*** Opening of SUPPLIED MATERIAL ***

[src/hw/clk_pwr_ctl_defs.vh]
// Purpose: Constants for the converter clock, power and delay-loop control block.
// Assumes: Byte-wide registers at their printed offsets on a 12-bit address.
// Notes:   Definitions only; included by the control block.
`ifndef CLK_PWR_CTL_DEFS_VH
`define CLK_PWR_CTL_DEFS_VH

// Register port widths.
`define ADDR_W 12
`define DATA_W 8

// Register offsets.
`define OFF_CAL_PAGE     12'h008
`define OFF_CAL_STATUS   12'h052
`define OFF_CAL_DEBUG    12'h061
`define OFF_CAL_CLK_GATE 12'h081
`define OFF_RING_OSC     12'h083
`define OFF_SYNC_REF     12'h084
`define OFF_STARTUP      12'h085
`define OFF_OBS_SWING    12'h08D
`define OFF_OBS_DRIVER   12'h08F
`define OFF_CONV_PD      12'h090
`define OFF_ACLK_RX      12'h091
`define OFF_PLL_DIV      12'h094
`define OFF_PLL_BYPASS   12'h095
`define OFF_BIAS         12'h09A
`define OFF_DLINE_PWR    12'h0C0
`define OFF_DLOOP_CTRL   12'h0C1
`define OFF_DLOOP_LOCK   12'h0C3
`define OFF_DLOOP_READ   12'h0C7
`define OFF_FINE_A       12'h0CC
`define OFF_FINE_B       12'h0CD
`define OFF_DLOOP_UPD    12'h0DB
`define OFF_DIGITAL_RESET_HOLD    12'h100
`define OFF_LINK_MODE    12'h110

// Field positions.
`define BIT_CAL_TUNE     3
`define BIT_COUPLING     6
`define BIT_BIAS_OFF     7
`define BIT_DLINE_B      5
`define BIT_DLINE_A      4
`define BIT_SEARCH_MODE  5
`define BIT_MODE_BAD     7
`define BIT_PLL_DIV3     1
`define BIT_RING_A       7

// Reset values.
`define RST_ONE1         1'h1
`define RST_ZERO1        1'h0
`define RST_RING_DIV     2'h2
`define RST_PROG_A       3'h1
`define RST_DLOOP_SET    2'h1
`define RST_SEARCH_DIR   2'h2
`define RST_LINK_MODE    7'h20
`define ZERO8            8'h00

// Ring oscillator divider: terminal count for each ratio (8, 16, 32, 64).
`define RING_LIM_8       6'h07
`define RING_LIM_16      6'h0F
`define RING_LIM_32      6'h1F
`define RING_LIM_64      6'h3F
`define RING_CNT_ONE     6'h01

// Effective converter clock divide ratio codes.
`define CLK_DIV_1        3'h1
`define CLK_DIV_2        3'h2
`define CLK_DIV_3        3'h3
`define CLK_DIV_6        3'h6

`endif

[src/hw/clk_pwr_ctl.v]
// Purpose: Clock, power and delay-loop control registers of a dual converter.
// Assumes: One 10 MHz clock; status inputs arrive from other domains.
// Notes:   Register port is a simple byte read/write port at printed offsets.
`timescale 1ns/1ps
`default_nettype none
`include "clk_pwr_ctl_defs.vh"

module clk_pwr_ctl (
  // Clock and reset.
  input  wire                 clk_in,
  input  wire                 rst_b_in,
  // Register port.
  input  wire                 wr_en_in,
  input  wire                 rd_en_in,
  input  wire [`ADDR_W-1:0]   addr_in,
  input  wire [`DATA_W-1:0]   wr_data_in,
  output reg  [`DATA_W-1:0]   rd_data_out,
  output reg                  rd_valid_out,
  // Status from the analog and link sections.
  input  wire                 cal_done_conv0_in,
  input  wire                 cal_done_conv1_in,
  input  wire                 dloop_lock_in,
  input  wire                 link_mode_bad_in,
  // Calibration and ring oscillator controls.
  output wire                 cal_clock_off_conv0_out,
  output wire                 cal_clock_off_conv1_out,
  output wire                 calibration_tuning_bit_out,
  output reg                  ring_osc_tick_out,
  // Clocking and power controls.
  output wire                 sync_ref_coupling_select_out,
  output wire                 sync_ref_receiver_off_out,
  output wire                 obs_clock_driver_off_out,
  output wire [4:0]           obs_clock_swing_code_out,
  output wire                 converter0_off_out,
  output wire                 converter1_off_out,
  output wire                 analog_clock_rx_off_out,
  output wire                 pll_bypass_out,
  output reg  [2:0]           conv_clock_div_out,
  output wire                 bias_generator_off_out,
  // Delay loop controls.
  output wire                 delay_line_off_out,
  output wire                 delay_loop_enable_out,
  output reg  [5:0]           fine_delay_a_out,
  output reg  [5:0]           fine_delay_b_out,
  output reg  [1:0]           delay_loop_setting_out,
  output reg                  delay_loop_search_mode_out,
  output reg  [1:0]           delay_loop_search_direction_out,
  // Digital reset hold.
  output wire                 digital_reset_hold_out
);

  // Ring divider terminal count for a two-bit ratio code.
  function [5:0] ring_limit;
    input [1:0] code;
    begin
      case (code)
        2'h0:    ring_limit = `RING_LIM_8;
        2'h1:    ring_limit = `RING_LIM_16;
        2'h2:    ring_limit = `RING_LIM_32;
        default: ring_limit = `RING_LIM_64;
      endcase
    end
  endfunction

  // Effective converter clock ratio from bypass and divider enables.
  function [2:0] clock_ratio;
    input bypass;
    input div2;
    input div3;
    begin
      if (bypass) begin
        clock_ratio = `CLK_DIV_1;
      end else if (div2 && div3) begin
        clock_ratio = `CLK_DIV_6;
      end else if (div2 || div3) begin
        clock_ratio = div2 ? `CLK_DIV_2 : `CLK_DIV_3;
      end else begin
        clock_ratio = `CLK_DIV_1;
      end
    end
  endfunction
  // Reset synchroniser; rst_b is the released copy used everywhere else.
  reg        rst_meta_r;   // First reset stage.
  reg        rst_b;        // Second reset stage, active low.
  // Two-stage synchronisers for the foreign status inputs.
  reg  [3:0] stat_meta_r;  // First stage, read only by the second.
  reg  [3:0] stat_sync_r;  // Second stage: conv0, conv1, lock, bad mode.
  // Stored register fields.
  reg        cal_page_r;        // Converter selected for calibration status.
  reg        cal_tune_r;        // Calibration tuning bit.
  reg  [1:0] cal_gate_r;        // Calibration clock off bits.
  reg        ring_a_r;          // Ring oscillator setting a.
  reg  [1:0] ring_div_r;        // Ring oscillator divider code.
  reg        coupling_r;        // Sync-ref coupling select.
  reg        sref_off_r;        // Sync-ref receiver off.
  reg  [2:0] prog_a_r;          // Startup programming field a.
  reg        prog_b_r;          // Startup programming field b.
  reg        prog_c_r;          // Startup programming field c.
  reg  [4:0] swing_r;           // Observation clock swing code.
  reg        obs_off_r;         // Observation driver off.
  reg  [1:0] conv_off_r;        // Converter off bits.
  reg        aclk_off_r;        // Analog clock receiver off.
  reg        div3_r;            // PLL output divide by three.
  reg        div2_r;            // PLL output divide by two.
  reg        bypass_r;          // PLL bypass.
  reg        bias_off_r;        // Bias generator off.
  reg        dline_a_r;         // Delay line power a.
  reg        dline_b_r;         // Delay line power b.
  reg        dline_off_r;       // Delay line off.
  reg  [1:0] dloop_set_r;       // Delay loop setting.
  reg        search_mode_r;     // Delay loop search mode.
  reg  [1:0] search_dir_r;      // Delay loop search direction.
  reg        dloop_en_r;        // Delay loop enable.
  reg        lock_seen_r;       // Lock bit captured for readback.
  reg        read_en_r;         // Readback trigger bit.
  reg        read_en_prev_r;    // Trigger value one cycle ago.
  reg  [5:0] fine_a_r;          // Fine delay a register.
  reg  [5:0] fine_b_r;          // Fine delay b register.
  reg        update_r;          // Update trigger bit.
  reg        update_prev_r;     // Trigger value one cycle ago.
  reg        hold_r;            // Digital reset hold.
  reg  [6:0] link_mode_r;       // Link mode and combine fields.
  reg  [5:0] ring_cnt_r;        // Ring divider counter.
  reg  [`DATA_W-1:0] rd_nxt;    // Read mux result.
  // Reset release: asserted at once, released after two clock edges.
  always @(posedge clk_in or negedge rst_b_in) begin
    if (!rst_b_in) begin
      rst_meta_r <= 1'b0;
      rst_b      <= 1'b0;
    end else begin
      rst_meta_r <= 1'b1;
      rst_b      <= rst_meta_r;
    end
  end

  // Status inputs cross into the clock domain through two flip-flops.
  always @(posedge clk_in or negedge rst_b) begin
    if (!rst_b) begin
      stat_meta_r <= 4'h0;
      stat_sync_r <= 4'h0;
    end else begin
      stat_meta_r <= {link_mode_bad_in, dloop_lock_in, cal_done_conv1_in, cal_done_conv0_in};
      stat_sync_r <= stat_meta_r;
    end
  end

  // Register writes; every field has its documented reset value.
  always @(posedge clk_in or negedge rst_b) begin
    if (!rst_b) begin
      cal_page_r    <= `RST_ZERO1;
      cal_tune_r    <= `RST_ZERO1;
      cal_gate_r    <= 2'h0;
      ring_a_r      <= `RST_ZERO1;
      ring_div_r    <= `RST_RING_DIV;
      coupling_r    <= `RST_ZERO1;
      sref_off_r    <= `RST_ZERO1;
      prog_a_r      <= `RST_PROG_A;
      prog_b_r      <= `RST_ONE1;
      prog_c_r      <= `RST_ONE1;
      swing_r       <= 5'h00;
      obs_off_r     <= `RST_ZERO1;
      conv_off_r    <= 2'h3;
      aclk_off_r    <= `RST_ONE1;
      div3_r        <= `RST_ONE1;
      div2_r        <= `RST_ZERO1;
      bypass_r      <= `RST_ZERO1;
      bias_off_r    <= `RST_ZERO1;
      dline_a_r     <= `RST_ONE1;
      dline_b_r     <= `RST_ONE1;
      dline_off_r   <= `RST_ONE1;
      dloop_set_r   <= `RST_DLOOP_SET;
      search_mode_r <= `RST_ONE1;
      search_dir_r  <= `RST_SEARCH_DIR;
      dloop_en_r    <= `RST_ZERO1;
      read_en_r     <= `RST_ZERO1;
      fine_a_r      <= 6'h00;
      fine_b_r      <= 6'h00;
      update_r      <= `RST_ZERO1;
      hold_r        <= `RST_ONE1;
      link_mode_r   <= `RST_LINK_MODE;
    end else if (wr_en_in) begin
      // A write to an unmapped offset or a read-only one changes nothing.
      case (addr_in)
        `OFF_CAL_PAGE:     cal_page_r <= wr_data_in[0];
        `OFF_CAL_DEBUG:    cal_tune_r <= wr_data_in[`BIT_CAL_TUNE];
        `OFF_CAL_CLK_GATE: cal_gate_r <= wr_data_in[1:0];
        `OFF_RING_OSC: begin
          ring_a_r   <= wr_data_in[`BIT_RING_A];
          ring_div_r <= wr_data_in[1:0];
        end
        `OFF_SYNC_REF: begin
          coupling_r <= wr_data_in[`BIT_COUPLING];
          sref_off_r <= wr_data_in[0];
        end
        `OFF_STARTUP: begin
          prog_a_r <= wr_data_in[6:4];
          prog_b_r <= wr_data_in[1];
          prog_c_r <= wr_data_in[0];
        end
        `OFF_OBS_SWING:    swing_r <= wr_data_in[4:0];
        `OFF_OBS_DRIVER:   obs_off_r <= wr_data_in[0];
        `OFF_CONV_PD:      conv_off_r <= wr_data_in[1:0];
        `OFF_ACLK_RX:      aclk_off_r <= wr_data_in[0];
        `OFF_PLL_DIV: begin
          div3_r <= wr_data_in[`BIT_PLL_DIV3];
          div2_r <= wr_data_in[0];
        end
        `OFF_PLL_BYPASS:   bypass_r <= wr_data_in[0];
        `OFF_BIAS:         bias_off_r <= wr_data_in[`BIT_BIAS_OFF];
        `OFF_DLINE_PWR: begin
          dline_b_r   <= wr_data_in[`BIT_DLINE_B];
          dline_a_r   <= wr_data_in[`BIT_DLINE_A];
          dline_off_r <= wr_data_in[0];
        end
        `OFF_DLOOP_CTRL: begin
          dloop_set_r   <= wr_data_in[7:6];
          search_mode_r <= wr_data_in[`BIT_SEARCH_MODE];
          search_dir_r  <= wr_data_in[4:3];
          dloop_en_r    <= wr_data_in[0];
        end
        `OFF_DLOOP_READ:   read_en_r <= wr_data_in[0];
        `OFF_FINE_A:       fine_a_r <= wr_data_in[5:0];
        `OFF_FINE_B:       fine_b_r <= wr_data_in[5:0];
        `OFF_DLOOP_UPD:    update_r <= wr_data_in[0];
        `OFF_DIGITAL_RESET_HOLD:    hold_r <= wr_data_in[0];
        `OFF_LINK_MODE:    link_mode_r <= wr_data_in[6:0];
        default: ; // Unmapped offset: ignored.
      endcase
    end
  end

  // Trigger bits act on a rising edge of their stored value; clear before retriggering.
  always @(posedge clk_in or negedge rst_b) begin
    if (!rst_b) begin
      read_en_prev_r                  <= `RST_ZERO1;
      update_prev_r                   <= `RST_ZERO1;
      lock_seen_r                     <= `RST_ZERO1;
      fine_delay_a_out                <= 6'h00;
      fine_delay_b_out                <= 6'h00;
      delay_loop_setting_out          <= `RST_DLOOP_SET;
      delay_loop_search_mode_out      <= `RST_ONE1;
      delay_loop_search_direction_out <= `RST_SEARCH_DIR;
    end else begin
      read_en_prev_r <= read_en_r;
      update_prev_r  <= update_r;
      // Lock readback is a snapshot taken on the trigger only.
      if (read_en_r && !read_en_prev_r) begin
        lock_seen_r <= stat_sync_r[2];
      end
      // Update loads the current delay-loop settings into the circuitry.
      if (update_r && !update_prev_r) begin
        fine_delay_a_out                <= fine_a_r;
        fine_delay_b_out                <= fine_b_r;
        delay_loop_setting_out          <= dloop_set_r;
        delay_loop_search_mode_out      <= search_mode_r;
        delay_loop_search_direction_out <= search_dir_r;
      end
    end
  end

  // Ring oscillator divider: one-cycle tick every 8, 16, 32 or 64 cycles.
  always @(posedge clk_in or negedge rst_b) begin
    if (!rst_b) begin
      ring_cnt_r        <= 6'h00;
      ring_osc_tick_out <= 1'b0;
    end else if (ring_cnt_r >= ring_limit(ring_div_r)) begin
      ring_cnt_r        <= 6'h00;
      ring_osc_tick_out <= 1'b1;
    end else begin
      ring_cnt_r        <= ring_cnt_r + `RING_CNT_ONE;
      ring_osc_tick_out <= 1'b0;
    end
  end

  // Effective converter clock ratio, held in a flip-flop.
  always @(posedge clk_in or negedge rst_b) begin
    if (!rst_b) begin
      conv_clock_div_out <= `CLK_DIV_3;
    end else begin
      conv_clock_div_out <= clock_ratio(bypass_r, div2_r, div3_r);
    end
  end

  // Read mux; unmapped offsets and reserved bits read as zero.
  always @* begin
    rd_nxt = `ZERO8;
    case (addr_in)
      `OFF_CAL_PAGE:     rd_nxt[0] = cal_page_r;
      `OFF_CAL_STATUS:   rd_nxt[0] = cal_page_r ? stat_sync_r[1] : stat_sync_r[0];
      `OFF_CAL_DEBUG:    rd_nxt[`BIT_CAL_TUNE] = cal_tune_r;
      `OFF_CAL_CLK_GATE: rd_nxt[1:0] = cal_gate_r;
      `OFF_RING_OSC: begin
        rd_nxt[`BIT_RING_A] = ring_a_r;
        rd_nxt[1:0]         = ring_div_r;
      end
      `OFF_SYNC_REF: begin
        rd_nxt[`BIT_COUPLING] = coupling_r;
        rd_nxt[0]             = sref_off_r;
      end
      `OFF_STARTUP: begin
        rd_nxt[6:4] = prog_a_r;
        rd_nxt[1]   = prog_b_r;
        rd_nxt[0]   = prog_c_r;
      end
      `OFF_OBS_SWING:    rd_nxt[4:0] = swing_r;
      `OFF_OBS_DRIVER:   rd_nxt[0] = obs_off_r;
      `OFF_CONV_PD:      rd_nxt[1:0] = conv_off_r;
      `OFF_ACLK_RX:      rd_nxt[0] = aclk_off_r;
      `OFF_PLL_DIV: begin
        rd_nxt[`BIT_PLL_DIV3] = div3_r;
        rd_nxt[0]             = div2_r;
      end
      `OFF_PLL_BYPASS:   rd_nxt[0] = bypass_r;
      `OFF_BIAS:         rd_nxt[`BIT_BIAS_OFF] = bias_off_r;
      `OFF_DLINE_PWR: begin
        rd_nxt[`BIT_DLINE_B] = dline_b_r;
        rd_nxt[`BIT_DLINE_A] = dline_a_r;
        rd_nxt[0]            = dline_off_r;
      end
      `OFF_DLOOP_CTRL: begin
        rd_nxt[7:6]              = dloop_set_r;
        rd_nxt[`BIT_SEARCH_MODE] = search_mode_r;
        rd_nxt[4:3]              = search_dir_r;
        rd_nxt[0]                = dloop_en_r;
      end
      `OFF_DLOOP_LOCK:   rd_nxt[0] = lock_seen_r;
      `OFF_DLOOP_READ:   rd_nxt[0] = read_en_r;
      `OFF_FINE_A:       rd_nxt[5:0] = fine_a_r;
      `OFF_FINE_B:       rd_nxt[5:0] = fine_b_r;
      `OFF_DLOOP_UPD:    rd_nxt[0] = update_r;
      `OFF_DIGITAL_RESET_HOLD:    rd_nxt[0] = hold_r;
      `OFF_LINK_MODE: begin
        rd_nxt[`BIT_MODE_BAD] = stat_sync_r[3];
        rd_nxt[6:0]           = link_mode_r;
      end
      default:           rd_nxt = `ZERO8;
    endcase
  end

  // Read data is registered and returned one cycle after the request.
  always @(posedge clk_in or negedge rst_b) begin
    if (!rst_b) begin
      rd_data_out  <= `ZERO8;
      rd_valid_out <= 1'b0;
    end else begin
      rd_valid_out <= rd_en_in;
      if (rd_en_in) begin
        rd_data_out <= rd_nxt;
      end
    end
  end

  // Control outputs straight from their register bits.
  assign cal_clock_off_conv0_out      = cal_gate_r[0];
  assign cal_clock_off_conv1_out      = cal_gate_r[1];
  assign calibration_tuning_bit_out   = cal_tune_r;
  assign sync_ref_coupling_select_out = coupling_r;
  assign sync_ref_receiver_off_out    = sref_off_r;
  assign obs_clock_driver_off_out     = obs_off_r;
  assign obs_clock_swing_code_out     = swing_r;
  assign converter0_off_out           = conv_off_r[0];
  assign converter1_off_out           = conv_off_r[1];
  assign analog_clock_rx_off_out      = aclk_off_r;
  assign pll_bypass_out               = bypass_r;
  assign bias_generator_off_out       = bias_off_r;
  // The line stays off until all three power bits are cleared.
  assign delay_line_off_out           = dline_off_r | dline_a_r | dline_b_r;
  assign delay_loop_enable_out        = dloop_en_r;
  assign digital_reset_hold_out       = hold_r;

endmodule

`default_nettype wire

*** Close of SUPPLIED MATERIAL ***

* TRY IT
Note every line of the records that holds the word "First", and copy it.

* TASK RESULT
  reg        rst_meta_r;   // First reset stage.
  reg  [3:0] stat_meta_r;  // First stage, read only by the second.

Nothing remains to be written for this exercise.